▸ Supplied material:

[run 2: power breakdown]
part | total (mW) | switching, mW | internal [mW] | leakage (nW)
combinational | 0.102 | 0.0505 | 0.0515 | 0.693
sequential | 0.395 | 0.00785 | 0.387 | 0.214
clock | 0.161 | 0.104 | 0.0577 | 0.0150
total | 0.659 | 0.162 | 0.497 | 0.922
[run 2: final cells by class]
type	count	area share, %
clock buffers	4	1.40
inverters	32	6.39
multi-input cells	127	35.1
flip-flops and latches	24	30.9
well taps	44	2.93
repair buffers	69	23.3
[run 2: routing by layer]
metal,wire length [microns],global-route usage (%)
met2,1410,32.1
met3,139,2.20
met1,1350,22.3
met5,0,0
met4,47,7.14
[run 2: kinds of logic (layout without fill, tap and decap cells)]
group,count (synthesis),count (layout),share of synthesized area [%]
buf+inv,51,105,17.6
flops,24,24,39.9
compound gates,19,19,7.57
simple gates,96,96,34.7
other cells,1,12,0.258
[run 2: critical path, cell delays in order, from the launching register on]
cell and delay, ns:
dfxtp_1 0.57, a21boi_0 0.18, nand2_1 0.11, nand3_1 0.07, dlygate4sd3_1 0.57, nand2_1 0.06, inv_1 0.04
--- config.mk ---
export PLATFORM = sky130hd
export DESIGN_NAME = mem_arbiter
export DESIGN_NICKNAME = d
export VERILOG_FILES = /design/src/design/ntt_shuffle_pkg.sv /design/src/design/mem_arbiter.sv
export SDC_FILE = /design/constraint.sdc
export NUM_CORES = 1
export LEC_CHECK = 0
export BUFFER_PORTS_ARGS = -buffer_cell sky130_fd_sc_hd__buf_2
export CAP_MARGIN = 20
export CORE_AREA = 2 2 200 202
export DETAILED_ROUTE_END_ITERATION = 10
export DIE_AREA = 0 0 202 204
export HOLD_SLACK_MARGIN = 0.15
export PLACE_DENSITY = 0.37
export SLEW_MARGIN = 20
export SYNTH_ARGS = -nofsm -noshare
export SYNTH_HDL_FRONTEND = slang
export SYNTH_SLANG_ARGS = --single-unit
--- constraint.sdc ---
create_clock -name clk -period 1.33 [get_ports clk]
set_input_delay 0 -clock clk [delete_from_list [all_inputs] [get_ports clk]]
set_output_delay 0 -clock clk [all_outputs]
set_load 0.005 [all_outputs]
--- src/design/ntt_shuffle_pkg.sv ---
// shared types for the NTT read-side shuffle stage
package ntt_shuffle_pkg;

    // coefficient width, every packed width below is derived from it
    localparam int COEFF_W = 24;

    // coefficient memory depth in words
    localparam int MEM_WORDS = 64;

    // reset value of the sequencer LFSR, must be nonzero
    localparam logic [15:0] LFSR_SEED = 16'hace1;

    typedef logic [COEFF_W-1:0] coeff_t;

    // four coefficients per memory word, lane 0 sits in the low bits
    typedef coeff_t [3:0] quad_t;

    typedef logic [5:0] mem_addr_t;

    // row or column index inside one 4x4 block
    typedef logic [1:0] ptr_t;

    typedef logic [3:0] block_t;

    // one request towards the coefficient memory
    typedef struct packed {
        logic      req;
        logic      we;
        mem_addr_t addr;
        quad_t     wdata;
    } mem_req_t;

    // one drained column, rows 0 to 3 in lanes 0 to 3
    typedef struct packed {
        logic   valid;
        ptr_t   col;
        block_t block;
        quad_t  data;
    } out_word_t;

    typedef enum logic [1:0] {
        IDLE,
        FETCH,
        LAST,
        DRAIN_ONLY
    } seq_state_t;

endpackage

--- src/design/mem_arbiter.sv ---
`timescale 1ns/1ps

module mem_arbiter (
    input  logic                       clk,
    input  logic                       reset_n,
    input  ntt_shuffle_pkg::mem_req_t  host_in,
    input  ntt_shuffle_pkg::mem_req_t  seq_in,
    input  ntt_shuffle_pkg::quad_t     mem_rdata,
    output logic                       host_gnt,
    output logic                       seq_gnt,
    output logic                       seq_rvalid,
    output logic                       host_rvalid,
    output logic                       mem_en,
    output logic                       mem_we,
    output ntt_shuffle_pkg::mem_addr_t mem_addr,
    output ntt_shuffle_pkg::quad_t     mem_wdata,
    output ntt_shuffle_pkg::quad_t     rdata_out
);

    ntt_shuffle_pkg::mem_req_t winner;

    // which side issued the read that returns in this cycle
    logic host_rd_q;
    logic seq_rd_q;

    // the host always wins, the sequencer only gets the idle cycles
    assign host_gnt = host_in.req;
    assign seq_gnt  = seq_in.req && !host_in.req;

    assign winner = host_in.req ? host_in : seq_in;

    assign mem_en    = winner.req;
    assign mem_we    = winner.we;
    assign mem_addr  = winner.addr;
    assign mem_wdata = winner.wdata;

    // remember granted reads for one cycle to match the memory latency
    always_ff @(posedge clk or negedge reset_n) begin
        if (!reset_n) begin
            host_rd_q <= 1'b0;
            seq_rd_q  <= 1'b0;
        end else begin
            host_rd_q <= host_gnt && !host_in.we;
            seq_rd_q  <= seq_gnt && !seq_in.we;
        end
    end

    assign host_rvalid = host_rd_q;
    assign seq_rvalid  = seq_rd_q;

    // read data only leaves the arbiter in a cycle that one side is waiting for
    assign rdata_out = (host_rd_q || seq_rd_q) ? mem_rdata : '0;

endmodule

-- Word level (Yosys, flattened, before mapping)
Index checks and enable logic that the tools add are counted.
- output and inout bits: 204
- word-level logic and storage cells: 11
- flip-flop bits (word level): 2
- input bits: 306
- reductions and logical operators: 7
- mux-type cells: 2
- operators with widths (cell ; count):
    two-way mux 104 bit ; 1
    two-way mux 96 bit ; 1
    logical AND 1 bit ; 3
    zero test 1 bit ; 3
    logical OR 1 bit ; 1

-- Depth between registers and ports, before layout
Gate-level depths: netlist of the first run.
- word-level depth: 3
- mapped depth: 4
- depth with buffers taken out: 1

-- Worst setup path after synthesis of the first run
Ideal clock, no wire load.
- kind: register to output
- from: register seq_rd_q, in the netlist seq_rvalid
- to: output port rdata_out[54] (netlist name)
- arrival: 1.019 ns
- setup slack: 0.311 ns
- path buffers: 3
- cell stages (with the launch flop): 5
- required time: 1.330 ns
- path through: dfrtp_1 buf_2 buf_2 buf_2 o21a_1
- RTL lines (what ; RTL line ; text):
    start, declared ; mem_arbiter.sv:24 ; logic seq_rd_q;
    start signal, assigned ; mem_arbiter.sv:44 ; seq_rd_q <= seq_gnt && !seq_in.we;
    end, declared ; mem_arbiter.sv:17 ; output ntt_shuffle_pkg::quad_t rdata_out

==> results of run 1 <==
power breakdown:
part / leakage (nW) / total, mW / switching (mW) / internal, mW
sequential: 0.0234 / 0.0716 / 0.00620 / 0.0654
clock: 0.0370 / 0.451 / 0.0686 / 0.383
combinational: 3.00 / 1.69 / 0.690 / 0.997
total: 3.06 / 2.21 / 0.765 / 1.45
per-layer routing:
metal  vias to the layer above  share of wire [%]  wire [um]
met3                        28                9.0       1940
met2                       320                 50      10600
met5                         -               0.19         40
li1                       1901                  -          -
met4                         6                2.4        516
met1                      1783                 39       8350
path summary, 6_finish.rpt:
| kind | end | slack (ns) | depth (start not counted) |
|---|---|---|---|
| max in group asynchronous | host_rvalid | 0.51 | 3 |
| min in group asynchronous | host_rvalid | 0.67 | 3 |
| worst max-delay path | rdata_out[84] | 0.03 | 3 |
| worst min-delay path | rdata_out[35] | 0.27 | 3 |
per-stage QoR:
step	hold WS, ns	worst slack [ns]
global route	0.281	0.00605
detailed placement	-0.195	0.192
floorplan	-0.296	0.311
global placement	-0.199	0.206
finish	0.269	0.0350
CTS	0.271	0.0473
cells in the mapped netlist:
cell	instances	area, um2
mux2_4	26	390
o21a_1	96	721
or2_2	1	6.26
dfrtp_1	2	50.1
nor3b_1	1	7.51
nor2b_1	2	12.5
clkbuf_1	10	37.5
buf_4	1	7.51
buf_2	19	95.1
mux2_2	77	867
buf_6	5	56.3
logic make-up after synthesis:
family | share of synthesized area (%)
AO/OA/AOI/OAI | 32.0
buffers and inverters | 8.73
flip-flops | 2.22
multiplexers | 55.9
AND/OR/NAND/NOR | 1.17
cell type report:
cell class                      count  area, um2  area share (%)
Antenna cell                        6       15.0           0.268
Clock buffer                        3       75.1            1.34
Multi-Input combinational cell    203       2010            35.8
Sequential cell                     2       55.1           0.981
Tap cell                          525        657            11.7
Timing Repair Buffer              532       2800            49.9
state kept, by name, indices dropped and copies added, names as in the netlist:
| signal | count |
|---|---|
| seq_rvalid | 1 |
| host_rvalid | 1 |
timing repair:
action / 4_1_cts / 5_1_grt
buffers inserted: 2 / 0
endpoints found under the setup margin: 31 / 1
hold buffers: 5 / 0
endpoints found under the hold margin: 4 / 0
resized for setup: 0 / 1
==> out/results.ini, run 1 <==
[grt]
antenna_found_initial = 15
grt_max_degree = 72
met3_usage_pct = 2.26
grt_overflow = 0
grt_pass1_wl_um = 27400
grt_usage_pct = 9.27
use_met1_pct = 10.6
grt.busiest_layer = met2
grt_use_met2_pct = 17.3
grt_pass1_vias = 3861

[synth]
syn-cell-area_um2 = 2250
ys_seq_area_share_pct = 2.22
syn_inst = 240
synth.distinct_cells = 11
ys_seq_elements = 2
ys_warn_count = 0
avgSynthCellArea_um2 = 9.38
syn-num-nets = 546

[finish]
syn2layout_area_growth_pct = 149
nNetsFinal = 1048
final_cell_count_no_fill = 1271
design_area_um2 = 5610
nFillCells = 4513
layout-drive-gt1-share_pct = 86.1
final_cell_mix = 508 x buf_2, 96 x o21a_1, 77 x mux2_2
final_common_cell = buf_2
fin_util_pct = 14.3

[route]
route.vias.total = 4038
wl_per_cell_um = 16.9
detail-route-antenna-nets = 0
drtIter0Drc = 170
via_per_inst = 3.18
drc = 0
first_pass_iters = 4
wirelength_um = 21500

[sta]
slew_headroom_pct = 68.4
period_share_pct = 97.4
worst_pin_slew_ns = 0.475
min_period_ns = 1.30
fmax_mhz = 772
setup-tns-final_ns = 0
drv_slew = 0
grt_setup_unrepaired = no
finalHoldViolations = 0
finalSetupViolations = 0

[setup_path]
cpLargestDelayFamily = flip-flops
cp.required_ns = 1.33
crit_slowest_cell = dfrtp_4
arrival_ns = 1.30
startpoint_type = register
end_kind = primary output
crit_buf_inv = 2
path_cells = buf_12 -> o21a_1 -> buf_2
critical_path.max_stage_delay_ns = 0.51
critPathKind = reg2out
startpoint = host_rvalid
cp_max_fo = 54

[clocking]
htree_num_levels = 1
cts_tree = yes
clock_sinks = 2
cts_made_buffers = 3
cts_root_buffer = clkbuf_16
clk_pin_slew_ns = 0.03
cts_buffer_depth = 2

[worst_hold_path]
min_from = mem_rdata[35]
worstHoldPathType = in2out

[placed_design]
dp.cells = 1255
place_area_um2 = 5450
place_congestion = 0.813
portBuffers = 509
dp_hpwl_um = 19800

[die]
die_w_um = 202
die-area_um2 = 41200
ios = 510
coreArea_um2 = 39200
start_util_pct = 5.74
die_h_um = 204
row_count = 73

[flow_run]
cap_viol_max_count = 0

[power_and_ir_drop]
peakVddDrop_v = 0.000276
total_power_mw = 2.21
cellPowerDensity_nw_per_um2 = 394
p_leak_nw = 3.06

[outcome]
run_status = completed

(Power assumes the default switching activity.)
==> inputs of run 2 (changes only) <==
--- a/config.mk
+++ b/config.mk
@@ -7,11 +7,11 @@
 export LEC_CHECK = 0
 export BUFFER_PORTS_ARGS = -buffer_cell sky130_fd_sc_hd__buf_2
 export CAP_MARGIN = 20
-export CORE_AREA = 2 2 200 202
+export CORE_AREA = 2 2 197 199
 export DETAILED_ROUTE_END_ITERATION = 10
-export DIE_AREA = 0 0 202 204
+export DIE_AREA = 0 0 199 201
 export HOLD_SLACK_MARGIN = 0.15
-export PLACE_DENSITY = 0.37
+export PLACE_DENSITY = 0.38
 export SLEW_MARGIN = 20
 export SYNTH_ARGS = -nofsm -noshare
 export SYNTH_HDL_FRONTEND = slang
==> constraint.sdc (replaced) <==
create_clock -name clk -period 1.1 [get_ports clk]
set_input_delay 0 -clock clk [delete_from_list [all_inputs] [get_ports clk]]
set_output_delay 0 -clock clk [all_outputs]
set_load 0.005 [all_outputs]
==> run 2 against run 1 <==
Against the previous run:
- the run now ends with setup timing left
- count of clock-buffer cells in the layout did not move
- wire length barely moved
- setup slack got worse by 0.23 ns
- worst hold slack got worse by 0.044 ns
- highest routed layer unchanged
==> out/results.ini, run 2 (synthesis gave the netlist of run 1 again) <==
[outcome]
run_status = finished with violations
violations = setup timing

[worst_hold_path]
min_from = seq_in[102]
min_to = seq_rvalid
min_path_cells = 3  ; unchanged
worstHoldPathType = in2reg

[finish]
nFillCells = 4445  ; -1.5%
syn2layout_area_growth_pct = 147
final_common_cell = buf_2
final_cell_count_no_fill = 1261  ; -0.79%
seq_area_um2 = 57.6  ; +4.5%
final_cell_mix = 508 x buf_2, 96 x o21a_1, 77 x mux2_2
fin_util_pct = 14.6  ; +0.30 points
layout-drive-gt1-share_pct = 85.9  ; -0.21 points
nNetsFinal = 1044  ; -0.38%
multi_input_area_um2 = 2000  ; -0.25%

[setup_path]
path_cells = buf_12 -> o21a_1 -> buf_2
arrival_ns = 1.30  ; about the same
crit_buf_inv = 2  ; unchanged
startpoint_type = register
cp_max_fo = 76  ; +41%
cpLargestDelayFamily = flip-flops
critPathKind = reg2out
end_kind = primary output
crit_slowest_cell = dfrtp_4
cp.required_ns = 1.10  ; -0.23 ns
critical_path.max_stage_delay_ns = 0.47  ; -0.04 ns
startpoint = host_rvalid

[power_and_ir_drop]
cellPowerDensity_nw_per_um2 = 465  ; +18%
seq_power_share_pct = 3.2  ; about the same
intPower_mw = 1.73  ; +20%
total_power_mw = 2.59  ; +17%
p_switching_mw = 0.856  ; +12%
netSwitchingFraction_pct = 33.1  ; -1.5 points
pwr-share-comb_pct = 75.8  ; -0.5 points
p_leak_nw = 3.05  ; -0.31%
power_frac_clock_pct = 20.9  ; +0.5 points
peakVddDrop_v = 0.000425  ; +54%

[clocking]
cts_made_buffers = 3  ; unchanged
cts_root_buffer = clkbuf_16
clk_pin_slew_ns = 0.03  ; about the same
cts_setup_buffers = 0  ; -2
cts_tree = yes
clock_sinks = 2  ; unchanged
htree_num_levels = 1  ; unchanged
cts_buffer_depth = 2  ; unchanged

[grt]
use_met1_pct = 9.19  ; -1.4 points
grt_pass1_vias = 3887  ; +0.67%
grt_usage_pct = 9.67  ; +0.40 points
grt.busiest_layer = met2
grt_use_met2_pct = 19.6  ; +2.3 points
grt_pass1_wl_um = 27000  ; -1.7%
grt_overflow = 0  ; unchanged
antenna_found_initial = 32  ; +17
met3_usage_pct = 3.24  ; +0.98 points
grt_max_degree = 77  ; +6.9%

[sta]
worst_pin_slew_ns = 0.349  ; -0.125 ns
grt_setup_unrepaired = yes
finalSetupViolations = 97  ; +97
finalHoldViolations = 0  ; unchanged
slew_headroom_pct = 76.7  ; +8.4 points
fmax_mhz = 772
setup_slack_ns = -0.195  ; -0.230 ns
min_period_ns = 1.30
whs_ns = 0.225  ; -0.0445 ns
setup-tns-final_ns = -13.84  ; -13.84 ns
period_share_pct = 118
drv_slew = 0  ; unchanged

[route]
detail-route-antenna-nets = 0  ; unchanged
drtIter0Drc = 77  ; -55%
wl_per_cell_um = 17.0  ; +0.81%
first_pass_iters = 4  ; unchanged
via_per_inst = 3.27  ; +2.8%
route.vias.total = 4118  ; +2.0%
drc = 0  ; unchanged
wirelength_um = 21500  ; about the same

[die]
die-area_um2 = 40000  ; -2.9%
ios = 510  ; unchanged
coreArea_um2 = 38100  ; -2.7%
row_count = 72  ; -1.4%
die_w_um = 199  ; -1.5%
die_h_um = 201  ; -1.5%
start_util_pct = 5.91  ; +0.16 points

[placed_design]
portBuffers = 509  ; unchanged
dp_hpwl_um = 20000  ; +0.79%
place_congestion = 0.855  ; +5.2%
dp.cells = 1246  ; -0.72%

[flow_run]
cap_viol_max_count = 0  ; unchanged

-- run 2: cell count changes in the layout (fill, tap and decap cells not counted), sizes merged --
cell | before | now
dlygate4sd3 | 5 | 3
buf | 527 | 523
dlymetal6s4s | 0 | 2
diode | 6 | 7
-- run 2: worst max path at each step --
stage	slack, ns	endpoint	cells after the start
global placement	0.07	rdata_out[45]	3
global route	-0.20	rdata_out[10]	3
detailed placement	0.07	rdata_out[85]	3
CTS	-0.16	rdata_out[8]	3
finish	-0.20	rdata_out[7]	3
floorplan	0.08	rdata_out[54]	4
-- run 2: cell type report --
cell class	count	share of cell area, %
diodes	7	0.314
repair buffers	528	49.7
well taps	518	11.6
multi-input cells	203	36.0
flip-flops and latches	2	1.03
clock buffers	3	1.35
-- run 2: per-stage QoR --
step | setup slack [ns] | cell area [um2]
5_1_grt | -0.203 | 5570
3_3_place_gp | 0.0662 | 5420
4_1_cts | -0.164 | 5540
2_1_floorplan | 0.0805 | 2250
6_report | -0.195 | 5570
3_5_place_dp | 0.0653 | 5420
-- run 2: per-layer routing --
layer	vias to the layer above	share of wire [%]
met2	334	52
met4	24	2.3
li1	1897	-
met5	-	0.71
met1	1805	34
met3	58	10
-- run 2: power groups by stage --
stage / clock network [mW] / logic (mW) / registers (mW)
finish: 0.542 / 1.96 / 0.0841
global route: 0.567 / 2.14 / 0.0846
CTS: 0.553 / 1.99 / 0.0841
detailed placement: 0 / 1.97 / 0.0847
global placement: 0 / 1.98 / 0.0842
floorplan: 0 / 0.814 / 0.0800
-- run 2: what timing repair did --
item / 4_1_cts / 5_1_grt
hold buffers: 5 / 0
gates resized for setup: 1 / 3
hold endpoints to repair: 4 / 0
endpoints found under the setup margin: 97 / 99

▸ Exercise prompt: Go through the material and copy out every line with "inverters" in it.

▸ Result of this task:
inverters	32	6.39
buffers and inverters | 8.73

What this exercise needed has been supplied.